Start of Material to process
`design/flow/config.mk`:
```
export PLATFORM = sky130hd
export DESIGN_NAME = register_file
export DESIGN_NICKNAME = register_file
export VERILOG_FILES = /design/flow/design.v
export SDC_FILE = /design/flow/constraint.sdc
export NUM_CORES = 4
export LEC_CHECK = 1
export CORE_UTILIZATION = 40
export SYNTH_HDL_FRONTEND = slang
```
`design/flow/constraint.sdc`:
```
current_design register_file

set clk_period 5.6
set clk_io_pct 0.2

create_clock -name clk0 -period $clk_period [get_ports {clk_i}]

set non_clock_inputs [all_inputs -no_clocks]
set_input_delay [expr $clk_period * $clk_io_pct] -clock clk0 $non_clock_inputs
set_output_delay [expr $clk_period * $clk_io_pct] -clock clk0 [all_outputs]
```
`design/flow/design.v`:
```
module register_file #(
    parameter int REG_COUNT     = 32,   
    parameter int DATA_WIDTH    = 32,   
    parameter bit ZERO_PROTECT  = 1     
) (
    input  logic                        clk_i,         
    input  logic                        rst_i,         
    input  logic                        write_en_i,    
    input  logic                        read_en_i,     
    input  logic [$clog2(REG_COUNT)-1:0] read_addr1_i,  
    input  logic [$clog2(REG_COUNT)-1:0] read_addr2_i,  
    input  logic [$clog2(REG_COUNT)-1:0] write_addr_i,  
    input  logic [DATA_WIDTH-1:0]        write_data_i,  
    output logic [DATA_WIDTH-1:0]        read_data1_o,  
    output logic [DATA_WIDTH-1:0]        read_data2_o   
);
    logic [DATA_WIDTH-1:0] reg_file [0:REG_COUNT-1];
    always_ff @(posedge clk_i or posedge rst_i) begin
        if (rst_i) begin
            for (int i = 0; i < REG_COUNT; i++) begin
                reg_file[i] <= '0;
            end
        end 
        else if (write_en_i) begin
            if (!(ZERO_PROTECT && (write_addr_i == '0))) begin
                reg_file[write_addr_i] <= write_data_i;
            end
        end
    end
    always_comb begin
        if (read_en_i) begin
            read_data1_o = reg_file[read_addr1_i];
            read_data2_o = reg_file[read_addr2_i];
        end else begin
            read_data1_o = '0;
            read_data2_o = '0;
        end
    end
endmodule
```
`design/flow/run.sh`:
```
#!/bin/bash
# OpenROAD 26Q1-2900-gdf79404cd8, Yosys 0.63+post, stock flow scripts
make -C /OpenROAD-flow-scripts/flow DESIGN_CONFIG=/design/flow/config.mk WORK_HOME=/design/flow/orfs finish
```
==> notes.md <==
impl run done, here's what came out: status finished, final reports clean, Die X approximately 370 um, Clock Latency Late Sink approximately 0.72 ns, Registers, synthesis 1024, register share after synthesis 47.2%, wire per inst around 32 um, largest net degree at the start of global routing approximately 120, FP Core Util 40.5%, chip area in the Yosys report 54300 sq um, Avg Synthesized Cell Area about 15 sq um, ANT nets after route 0, Bufs and invs on worst path 3, H-tree depth 3, CP Data Arrival Time ~3.9 ns, Routed met2 length around 80000 um, YS warnings 0, Worst Tran Pin Value 0.953 ns, final wirelength about 170000 um, Slew Limit Fails 0, Post-synth EDFFs 0, DP Area 58000 sq um, highest metal used met5, Slowest cell on crit path clkdlybuf4s50_1, # port buffers about 110, clock tree buffer depth 3, cts hold-fix bufs 0, Setup-failing EPs final 0, RePlAce Congestion roughly 0.87, max reg flops 1024, f_max between 0.15 and 0.2 GHz, mapped cell area 54300 sq um, hpwl dp 107000 um, Via density 6.23, CTS tree yes, # rows 134, number of CTS-inserted buffers 111, cell total in the yosys stat output 3542, main flop type dfrtp_1, period utilisation layout between 80% and 90%, Die Height 371 um, DRT iter0 DRCs roughly 2100, area delta synth->final 13.8%, vias in the first global route 35600, clk slew on worst S/H paths roughly 0.060 ns, Power Density ~350 nW/um^2, hold slack approximately 0.39 ns, cts repair resizes 0, largest reg by FF count reg_file, RSZ-0062 raised after global routing no, final clock skew 0 ns, grt ovf 0, M1 WL ~69000 um, crit-path max FO 34, crit start category input pin, Largest regs reg_file x1024, relative slew slack a little over a third, endpoint class of the critical path output port, Final Hold Fails 0, slowest stage delay, CP about 0.6 ns, All-Layer GR Usage a little over a quarter, cell family with most CP delay buffers and inverters, critical-path cell list buf_6, nor2b_4, buf_4, a221oi_1, o21ai_0, a31oi_1, clkdlybuf4s50_1, post-route cell area between 60000 and 70000 sq um, total core area around 130000 sq um, first-pass GRT wire length approximately 260000 um, DRT Pass-1 Iters 6, WS Path Type input pin to output port, clock root buffer clkbuf_16, Critical Path RT 4.48 ns, initial antenna violation count 6, Log Warnings 36, Cells after Synth ~3500, min Tclk post-route roughly 5 ns, ys async rst share 100%, peak supply drop 0.311 mV, HP Class register to register, Setup Buffers After CTS 0, drt drc 0, Synth cell types 36, Fillers around 12000, Clock Sinks just over 1000, share of layout cells above drive strength 1 55.0%, IO Pins between 100 and 150, DR WL met3 19100 um, total die size 137000 sq um, Pleak about 26 nW, MaxCap Viol Count 0, DR vias about 34000
[power breakdown]
group          total (mW)  internal [mW]  leakage (nW)  switching [mW]
logic                4.36           2.66          11.3            1.70
registers            9.76           8.79          13.1           0.972
clock network        7.68           4.56          1.90            3.12
total                21.8           16.0          26.3            5.79
[per-layer routing]
metal | global-route usage, % | vias to the layer above
li1 | - | 13900
met1 | 39.2 | 18200
met2 | 39.8 | 1413
met3 | 12.3 | 259
met4 | 6.74 | 10
met5 | 0.140 | -
[cell usage in the layout, fill, tap and decap left out, drive strengths merged, types with 2 or more instances in the layout]
master and n:
diode 7, or2 3, and2 2, clkbuf 170, o21ai 48, nor2b 4
nor3b 4, o2111ai 16, nor2 23, dfrtp 1024, nand2 48, buf 214
inv 5, a221oi 48, clkinvlp 2, mux2 1120, a31oi 64, nand3 2
nand3b 4, nand2b 2, mux4 448, a22oi 64, bufinv 9, clkinv 23
mux2i 128, clkdlybuf4s50 103, o221ai 64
End of Material to process
[Task instructions]
For each line above that contains the word "export", copy that line.

[Response to this exercise]
export PLATFORM = sky130hd
export DESIGN_NAME = register_file
export DESIGN_NICKNAME = register_file
export VERILOG_FILES = /design/flow/design.v
export SDC_FILE = /design/flow/constraint.sdc
export NUM_CORES = 4
export LEC_CHECK = 1
export CORE_UTILIZATION = 40
export SYNTH_HDL_FRONTEND = slang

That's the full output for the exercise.